Job (7/42)  

1. Izali czas nie jest zamierzony człowiekowi na ziemi? a jako dni najemnicze nie są dni jego?
2. Jako sługa pragnie cienia, a jako najemnik czeka końca pracy swojej:
3. Takiem ja prawem dziedzicznem wziął miesiące próżne, a nocy boleśne są mi naznaczone.
4. Układęli się, tedy mówię: Kiedyż wstanę? a rychło pominie noc? i pełen bywam myślenia aż do świtania.
5. Obleczone jest ciało moje w robaki i w plugastwo z prochu; skóra moja popadała się, i rozsiadła się.
6. Dni moje prędsze są, niż czółnek tkacki, i strawione są bez nadziei.
7. Wspomnij, o Panie! iż wiatrem jest żywot mój, nie wróci się oko moje, aby widziało dobre rzeczy.
8. Ani mię ogląda oko, które mię widywało; oczy twoje obrócone będą na mię, a mnie nie będzie.
9. Jako niszczeje obłok i przemija, tak zstępujący do grobu nie wynijdzie;
10. Nie wróci się więcej do domu swego, ani go więcej pozna miejsce jego.
11. Przetoż ja nie mogę zawściągnąć ust moich; mówić będę w utrapieniu ducha mego, będę rozmawiał w gorzkości duszy mojej.
12. Izażem ja jest morze, albo wieloryb, zasię mię osadził strażą?
13. Gdym rzekł: Pocieszy mię łoże moje, i ulży mi narzekania mego pościel moja:
14. Tedy mię straszysz przez sny, i przez widzenia trwożysz mną.
15. A przetoż obrała sobie powieszenie dusz moja, a śmierć raczej, niż zostać w kościach.
16. Sprzykrzyłem sobie żywot, nie wiecznie będę żyw. Zaniechajże mię, bo marnością są dni moje.
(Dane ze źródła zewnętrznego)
### src/logic/muscle_pkg.sv
`default_nettype none

package muscle_pkg;

    //////////////////////////////
    // fixed-point types
    //////////////////////////////

    // signed Q16.16 value
    typedef logic signed [31:0] q16_t;
    // unsigned spike count per step
    typedef logic [15:0] spike_t;

    localparam int Q_FRAC = 16;

    // muscle rest length, 1.0
    localparam q16_t REST_LENGTH = 32'sh0001_0000;

    // force rate constants
    // kse*kpe/b = 204.0
    localparam q16_t K_LENGTH = 32'sh00CC_0000;
    // kse = 136.0
    localparam q16_t K_VEL    = 32'sh0088_0000;
    // kse/b*(1+kpe/kse) ~ 4.22
    localparam q16_t K_FORCE  = 32'sh0004_3852;
    // activation gain ~ 2.72
    localparam q16_t K_ACT    = 32'sh0002_B852;

    // force-length breakpoints 0.5, 1.0 and 2.0
    localparam q16_t W_BP_LOW  = 32'sh0000_8000;
    localparam q16_t W_BP_MID  = 32'sh0001_0000;
    localparam q16_t W_BP_HIGH = 32'sh0002_0000;
    // polynomial coefficients -4, 8, -3 and 2
    localparam q16_t W_NEG4  = 32'shFFFC_0000;
    localparam q16_t W_EIGHT = 32'sh0008_0000;
    localparam q16_t W_NEG3  = 32'shFFFD_0000;
    localparam q16_t W_TWO   = 32'sh0002_0000;

    //////////////////////////////
    // shared structs
    //////////////////////////////

    // h = b1*x1 + c1*h1 - c2*h2
    typedef struct packed {
        q16_t b1;
        q16_t c1;
        q16_t c2;
    } twitch_coef_t;

    // muscle length and lengthening velocity
    typedef struct packed {
        q16_t pos;
        q16_t vel;
    } limb_t;

    // one enable per pipeline stage, integ drives the force update
    typedef struct packed {
        logic twitch;
        logic weight;
        logic integ;
    } stage_en_t;

    // full 64 bit product, arithmetic shift floors toward minus infinity
    function automatic q16_t q_mul(input q16_t a, input q16_t b);
        logic signed [63:0] prod;
        logic signed [63:0] shifted;
        prod = 64'(a) * 64'(b);
        shifted = prod >>> Q_FRAC;
        return shifted[31:0];
    endfunction

endpackage

`default_nettype wire

### src/logic/muscle_ctrl.sv
`default_nettype none

module muscle_ctrl (
    input  wire                      clk,
    input  wire                      reset,
    input  wire                      step_i,
    input  muscle_pkg::limb_t        limb_i,
    input  wire                      cfg_load_i,
    input  muscle_pkg::q16_t         cfg_decay_i,
    input  muscle_pkg::q16_t         cfg_gain_i,
    output muscle_pkg::twitch_coef_t coef_o,
    output muscle_pkg::stage_en_t    stage_en_o,
    output muscle_pkg::limb_t        weight_limb_o,
    output muscle_pkg::limb_t        force_limb_o,
    output logic                     force_valid_o
);

    //////////////////////////////
    // twitch coefficients
    //////////////////////////////

    // b1 = gain*a, c1 = 2a, c2 = a*a
    // zero after reset so the filter stays silent until software loads
    always_ff @(posedge clk or posedge reset) begin
        if (reset) begin
            coef_o <= '0;
        end else if (cfg_load_i) begin
            coef_o.b1 <= muscle_pkg::q_mul(cfg_gain_i, cfg_decay_i);
            coef_o.c1 <= cfg_decay_i + cfg_decay_i;
            coef_o.c2 <= muscle_pkg::q_mul(cfg_decay_i, cfg_decay_i);
        end
    end

    //////////////////////////////
    // step sequencing
    //////////////////////////////

    // step_i itself is stage 0 of the chain
    // bit 1 weight, bit 2 force, bit 3 result valid
    logic [3:1] step_dly;

    always_ff @(posedge clk or posedge reset) begin
        if (reset) begin
            step_dly <= '0;
        end else begin
            step_dly <= {step_dly[2:1], step_i};
        end
    end

    always_comb begin
        stage_en_o.twitch = step_i;
        stage_en_o.weight = step_dly[1];
        stage_en_o.integ  = step_dly[2];
    end

    assign force_valid_o = step_dly[3];

    // limb travels with its step, one register per stage
    // each register only moves when its own step does
    always_ff @(posedge clk) begin
        if (step_i) begin
            weight_limb_o <= limb_i;
        end
        if (step_dly[1]) begin
            force_limb_o <= weight_limb_o;
        end
    end

endmodule

`default_nettype wire
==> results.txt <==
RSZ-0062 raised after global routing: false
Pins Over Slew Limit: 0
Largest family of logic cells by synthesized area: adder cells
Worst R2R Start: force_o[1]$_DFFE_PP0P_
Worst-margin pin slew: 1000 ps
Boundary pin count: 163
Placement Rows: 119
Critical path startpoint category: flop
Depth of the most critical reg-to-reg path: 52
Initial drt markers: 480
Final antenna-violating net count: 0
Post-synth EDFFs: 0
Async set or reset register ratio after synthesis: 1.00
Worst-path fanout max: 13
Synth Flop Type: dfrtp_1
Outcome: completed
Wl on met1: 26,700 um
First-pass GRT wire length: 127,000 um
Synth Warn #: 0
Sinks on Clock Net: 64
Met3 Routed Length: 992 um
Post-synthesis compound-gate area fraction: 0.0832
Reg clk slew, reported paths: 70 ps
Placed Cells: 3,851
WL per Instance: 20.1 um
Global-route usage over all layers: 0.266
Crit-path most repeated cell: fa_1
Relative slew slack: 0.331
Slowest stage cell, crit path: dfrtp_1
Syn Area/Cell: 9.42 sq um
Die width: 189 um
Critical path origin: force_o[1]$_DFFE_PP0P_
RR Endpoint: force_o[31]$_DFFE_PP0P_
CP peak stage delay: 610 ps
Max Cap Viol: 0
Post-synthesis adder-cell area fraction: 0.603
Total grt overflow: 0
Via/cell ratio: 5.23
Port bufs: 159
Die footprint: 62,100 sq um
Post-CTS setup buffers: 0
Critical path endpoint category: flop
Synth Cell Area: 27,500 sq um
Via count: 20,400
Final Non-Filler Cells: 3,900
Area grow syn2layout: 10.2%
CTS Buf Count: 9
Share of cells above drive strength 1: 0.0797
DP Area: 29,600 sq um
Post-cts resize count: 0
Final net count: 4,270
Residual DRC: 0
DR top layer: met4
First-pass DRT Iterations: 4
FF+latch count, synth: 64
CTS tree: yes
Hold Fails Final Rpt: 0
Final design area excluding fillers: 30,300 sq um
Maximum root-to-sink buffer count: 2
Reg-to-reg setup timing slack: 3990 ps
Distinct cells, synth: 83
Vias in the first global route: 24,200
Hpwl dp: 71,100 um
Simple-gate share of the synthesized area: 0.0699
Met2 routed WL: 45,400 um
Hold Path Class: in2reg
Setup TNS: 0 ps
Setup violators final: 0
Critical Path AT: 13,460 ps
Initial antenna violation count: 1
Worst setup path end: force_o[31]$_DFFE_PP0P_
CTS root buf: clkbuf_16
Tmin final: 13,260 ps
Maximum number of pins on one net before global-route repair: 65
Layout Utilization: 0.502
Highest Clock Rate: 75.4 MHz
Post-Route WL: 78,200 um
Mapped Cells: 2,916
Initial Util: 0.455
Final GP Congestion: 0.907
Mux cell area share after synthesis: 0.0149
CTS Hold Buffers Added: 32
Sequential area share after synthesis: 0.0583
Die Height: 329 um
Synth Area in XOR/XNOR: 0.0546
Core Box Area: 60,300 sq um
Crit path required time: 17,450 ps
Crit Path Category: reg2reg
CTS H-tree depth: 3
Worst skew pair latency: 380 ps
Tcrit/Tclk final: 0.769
<file path="config.mk">
export PLATFORM = sky130hd
export DESIGN_NAME = uart_core
export DESIGN_NICKNAME = d
export VERILOG_FILES = /design/src/logic/uart_pkg.sv /design/src/logic/uart_baud_gen.sv /design/src/logic/uart_core.sv /design/src/logic/uart_rx.sv /design/src/logic/uart_rx_port.sv /design/src/logic/uart_tx.sv
export SDC_FILE = /design/constraint.sdc
export NUM_CORES = 1
export LEC_CHECK = 0
export ABC_AREA = 1
export ABC_CLOCK_PERIOD_IN_PS = 2000
export BUFFER_PORTS_ARGS = -buffer_cell sky130_fd_sc_hd__buf_4
export CAP_MARGIN = 20
export CELL_PAD_IN_SITES_DETAIL_PLACEMENT = 1
export CELL_PAD_IN_SITES_GLOBAL_PLACEMENT = 1
export CORE_MARGIN = 1.5
export CORE_UTILIZATION = 35
export DETAILED_ROUTE_END_ITERATION = 12
export PLACE_DENSITY = 0.68
export REMOVE_ABC_BUFFERS = 1
export SETUP_SLACK_MARGIN = 0.15
export SLEW_MARGIN = 10
export SYNTH_ARGS = -nofsm -noshare
export SYNTH_HDL_FRONTEND = slang
export SYNTH_SLANG_ARGS = --single-unit
</file>
<file path="constraint.sdc">
create_clock -name clk -period 2 [get_ports clk]
set_clock_uncertainty 0.2 [all_clocks]
set_input_delay 0.1 -clock clk [delete_from_list [all_inputs] [get_ports clk]]
set_output_delay 0.1 -clock clk [all_outputs]
set_load 0.01 [all_outputs]
</file>
`config.mk`:
```
export PLATFORM = sky130hd
export DESIGN_NAME = cache_subsystem
export DESIGN_NICKNAME = d
export VERILOG_FILES = /design/src/verilog/cache_pkg.sv /design/src/verilog/cache_bank.sv /design/src/verilog/cache_data_array.sv /design/src/verilog/cache_miss_table.sv /design/src/verilog/cache_output_align.sv /design/src/verilog/cache_subsystem.sv /design/src/verilog/cache_tag_array.sv
export SDC_FILE = /design/constraint.sdc
export NUM_CORES = 2
export LEC_CHECK = 0
export BUFFER_PORTS_ARGS = -buffer_cell sky130_fd_sc_hd__buf_4
export CAP_MARGIN = 40
export CORE_ASPECT_RATIO = 2
export CORE_MARGIN = 2
export CORE_UTILIZATION = 40
export CTS_BUF_LIST = sky130_fd_sc_hd__clkbuf_8
export DETAILED_ROUTE_END_ITERATION = 8
export SLEW_MARGIN = 20
export SYNTH_ARGS = -nofsm -noshare
export SYNTH_HDL_FRONTEND = slang
export SYNTH_SLANG_ARGS = --single-unit
export TNS_END_PERCENT = 5
```
`constraint.sdc`:
```
create_clock -name clk -period 32.5 [get_ports clk]
set_clock_uncertainty 0.05 [all_clocks]
set_input_delay 1.625 -clock clk [delete_from_list [all_inputs] [get_ports clk]]
set_output_delay 1.625 -clock clk [all_outputs]
set_load 0.01 [all_outputs]
```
17. Cóż jest człowiek, że go tak wielce ważysz? a że przykładasz ku niemu serce twoje?
18. A że go nawiedzasz na każdy zaranek? i na każdą chwilę doświadczasz go?
19. Pokądże się nie odwrócisz odemnie? a nie zaniechasz mię, ażbym przełknął ślinę moję?
20. Zgrzeszyłem, cóż mam czynić? o stróżu ludzki! czemuś mię sobie za cel położył, abym był sam sobie ciężarem?
21. Przecz nie odejmiesz przestępstwa mego, i nie przepuścisz nieprawości mojej? Bo się teraz w prochu położę, a choćbyś mię szukał rano, nie będzie mię.